*Work task*.
Once the line holding "smallest buffer, sky130_fd_sc_hd__buf_1" is found in the listing below, write it out and each later line exactly, up to and including the one holding "No port has".

*Material to process*.

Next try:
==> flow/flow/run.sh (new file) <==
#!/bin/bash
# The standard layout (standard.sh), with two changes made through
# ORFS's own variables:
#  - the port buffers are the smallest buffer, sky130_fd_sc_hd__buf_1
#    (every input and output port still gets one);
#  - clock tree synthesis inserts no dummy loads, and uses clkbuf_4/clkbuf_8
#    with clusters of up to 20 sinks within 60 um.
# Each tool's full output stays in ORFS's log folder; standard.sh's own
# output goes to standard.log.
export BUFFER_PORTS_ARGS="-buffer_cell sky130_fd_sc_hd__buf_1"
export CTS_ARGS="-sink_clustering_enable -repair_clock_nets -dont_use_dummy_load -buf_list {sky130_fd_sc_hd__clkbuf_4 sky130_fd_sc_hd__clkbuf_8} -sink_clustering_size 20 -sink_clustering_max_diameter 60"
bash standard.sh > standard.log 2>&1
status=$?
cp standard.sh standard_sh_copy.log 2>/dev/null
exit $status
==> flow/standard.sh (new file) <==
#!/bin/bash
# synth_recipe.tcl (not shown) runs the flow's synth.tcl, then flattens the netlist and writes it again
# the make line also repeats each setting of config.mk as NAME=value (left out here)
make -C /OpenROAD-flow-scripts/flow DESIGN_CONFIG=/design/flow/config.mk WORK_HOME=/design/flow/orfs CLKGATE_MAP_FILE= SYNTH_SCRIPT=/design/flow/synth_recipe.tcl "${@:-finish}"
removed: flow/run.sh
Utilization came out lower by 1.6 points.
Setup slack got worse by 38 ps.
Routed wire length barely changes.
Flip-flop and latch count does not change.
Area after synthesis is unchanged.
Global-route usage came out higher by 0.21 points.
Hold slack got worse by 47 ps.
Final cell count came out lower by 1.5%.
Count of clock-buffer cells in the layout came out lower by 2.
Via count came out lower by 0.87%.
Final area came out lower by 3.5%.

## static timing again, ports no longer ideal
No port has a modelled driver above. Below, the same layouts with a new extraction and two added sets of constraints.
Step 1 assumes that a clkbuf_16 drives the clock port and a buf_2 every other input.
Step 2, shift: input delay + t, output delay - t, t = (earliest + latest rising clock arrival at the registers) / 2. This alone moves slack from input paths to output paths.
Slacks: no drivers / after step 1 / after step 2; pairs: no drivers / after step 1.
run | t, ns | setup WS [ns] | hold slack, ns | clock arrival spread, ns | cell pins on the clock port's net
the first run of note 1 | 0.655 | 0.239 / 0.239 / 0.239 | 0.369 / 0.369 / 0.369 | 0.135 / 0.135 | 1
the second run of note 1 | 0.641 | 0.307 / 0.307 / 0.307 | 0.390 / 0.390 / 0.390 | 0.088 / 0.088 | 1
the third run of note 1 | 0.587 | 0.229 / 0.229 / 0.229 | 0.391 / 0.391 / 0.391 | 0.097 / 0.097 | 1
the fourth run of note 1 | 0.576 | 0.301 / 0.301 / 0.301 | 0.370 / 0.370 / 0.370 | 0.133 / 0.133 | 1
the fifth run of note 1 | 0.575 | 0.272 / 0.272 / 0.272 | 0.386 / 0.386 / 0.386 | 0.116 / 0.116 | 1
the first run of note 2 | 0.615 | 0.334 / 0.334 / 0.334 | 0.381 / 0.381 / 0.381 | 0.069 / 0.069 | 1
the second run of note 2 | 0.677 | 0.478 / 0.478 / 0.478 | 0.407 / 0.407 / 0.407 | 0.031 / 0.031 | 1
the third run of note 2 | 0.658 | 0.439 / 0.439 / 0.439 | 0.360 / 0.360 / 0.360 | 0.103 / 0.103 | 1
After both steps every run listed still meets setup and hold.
Source: an optimization exercise on an open RTL-to-GDS flow (aim: small area, a short achievable clock period and few clock cycles per item). Production flows keep margins and buffers that such runs may drop.
Function was checked by simulation only, so behaviour that the tests miss may differ from the original.
Power and IR drop assume default switching activity.

==> flow/design.v (outline; a module is shown in full before it is edited, if it fits) <==
// module argb_pixel_blend_unit: 861 lines
module argb_pixel_blend_unit (
  input  logic        clk_i,
  input  logic        rst_ni,
  input  logic        start_i,
  output logic        busy_o,
  input  logic [31:0] src_pixel_i,
  input  logic [31:0] dst_pixel_i,
  output logic        done_o,
  output logic [31:0] out_pixel_o,
  input  logic        cfg_valid_i,
  output logic        cfg_ready_o,
  input  logic [1:0]  cfg_index_i,
  input  logic [31:0] cfg_data_i
);
  // ...
==> flow/flow/run.sh <==
#!/bin/bash
# The standard layout (the standard.sh, standard synthesis unchanged) with
# smaller port buffers and a clock tree without dummy loads.
set -euo pipefail
export BUFFER_PORTS_ARGS="-buffer_cell sky130_fd_sc_hd__buf_2"
export CTS_ARGS="-sink_clustering_enable -repair_clock_nets -dont_use_dummy_load"
bash standard.sh > standard.log 2>&1
==> flow/standard.sh <==
#!/bin/bash
# synth_recipe.tcl (not shown) runs the flow's synth.tcl, then flattens the netlist and writes it again
# the make line also repeats each setting of config.mk as NAME=value (left out here)
make -C /OpenROAD-flow-scripts/flow DESIGN_CONFIG=/design/flow/config.mk WORK_HOME=/design/flow/orfs CLKGATE_MAP_FILE= SYNTH_SCRIPT=/design/flow/synth_recipe.tcl "${@:-finish}"
==> flow/config.mk <==
export PLATFORM = sky130hd
export DESIGN_NAME = argb_pixel_blend_unit
export DESIGN_NICKNAME = argb_pixel_blend_unit
export VERILOG_FILES = /design/flow/design.v
export SDC_FILE = /design/flow/constraint.sdc
export NUM_CORES = 4
export LEC_CHECK = 0
export CAP_MARGIN = 20
export CORE_MARGIN = 2
export CORE_UTILIZATION = 40
export SETUP_SLACK_MARGIN = 3.3
export SLEW_MARGIN = 20
==> flow/constraint.sdc <==
create_clock -name core_clock -period 5.5 [get_ports {clk_i}]
set_input_delay 1.1000 -clock core_clock [delete_from_list [all_inputs] [get_ports {clk_i}]]
set_output_delay 1.1000 -clock core_clock [all_outputs]
set_load 0.01 [all_outputs]
This is an optimization exercise on Yosys and OpenROAD, whose aim is small area and a short achievable clock period, not a production implementation. In this exercise RTL edits were held to simulation tests only and were not proved equivalent to the original. No activity file was given, so power comes from the tool's default toggle rates.

### design.v
`timescale 1ns/100ps
`default_nettype none
module alloc_unit #(
    parameter int ENT_NUM = 8
) (
    input  wire  [ENT_NUM-1:0] busy_i,
    output logic [ENT_NUM-1:0] free_1_o,
    output logic [ENT_NUM-1:0] free_2_o,
    output logic               ge_1_o,
    output logic               ge_2_o
);
    logic [ENT_NUM:0] none_below;
    logic [ENT_NUM:0] one_below;
    assign none_below[0] = 1'b1;
    assign one_below[0] = 1'b0;
    for (genvar i = 0; i < ENT_NUM; i++) begin : g_scan
        assign free_1_o[i] = ~busy_i[i] & none_below[i];
        assign free_2_o[i] = ~busy_i[i] & one_below[i];
        assign none_below[i+1] = none_below[i] & busy_i[i];
        assign one_below[i+1] = busy_i[i] ? one_below[i] : none_below[i];
    end
    assign ge_1_o = ~&busy_i;
    assign ge_2_o = |free_2_o;
endmodule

*Answer for this exercise*.
#  - the port buffers are the smallest buffer, sky130_fd_sc_hd__buf_1
#    (every input and output port still gets one);
#  - clock tree synthesis inserts no dummy loads, and uses clkbuf_4/clkbuf_8
#    with clusters of up to 20 sinks within 60 um.
# Each tool's full output stays in ORFS's log folder; standard.sh's own
# output goes to standard.log.
export BUFFER_PORTS_ARGS="-buffer_cell sky130_fd_sc_hd__buf_1"
export CTS_ARGS="-sink_clustering_enable -repair_clock_nets -dont_use_dummy_load -buf_list {sky130_fd_sc_hd__clkbuf_4 sky130_fd_sc_hd__clkbuf_8} -sink_clustering_size 20 -sink_clustering_max_diameter 60"
bash standard.sh > standard.log 2>&1
status=$?
cp standard.sh standard_sh_copy.log 2>/dev/null
exit $status
==> flow/standard.sh (new file) <==
#!/bin/bash
# synth_recipe.tcl (not shown) runs the flow's synth.tcl, then flattens the netlist and writes it again
# the make line also repeats each setting of config.mk as NAME=value (left out here)
make -C /OpenROAD-flow-scripts/flow DESIGN_CONFIG=/design/flow/config.mk WORK_HOME=/design/flow/orfs CLKGATE_MAP_FILE= SYNTH_SCRIPT=/design/flow/synth_recipe.tcl "${@:-finish}"
removed: flow/run.sh
Utilization came out lower by 1.6 points.
Setup slack got worse by 38 ps.
Routed wire length barely changes.
Flip-flop and latch count does not change.
Area after synthesis is unchanged.
Global-route usage came out higher by 0.21 points.
Hold slack got worse by 47 ps.
Final cell count came out lower by 1.5%.
Count of clock-buffer cells in the layout came out lower by 2.
Via count came out lower by 0.87%.
Final area came out lower by 3.5%.

## static timing again, ports no longer ideal
No port has a modelled driver above. Below, the same layouts with a new extraction and two added sets of constraints.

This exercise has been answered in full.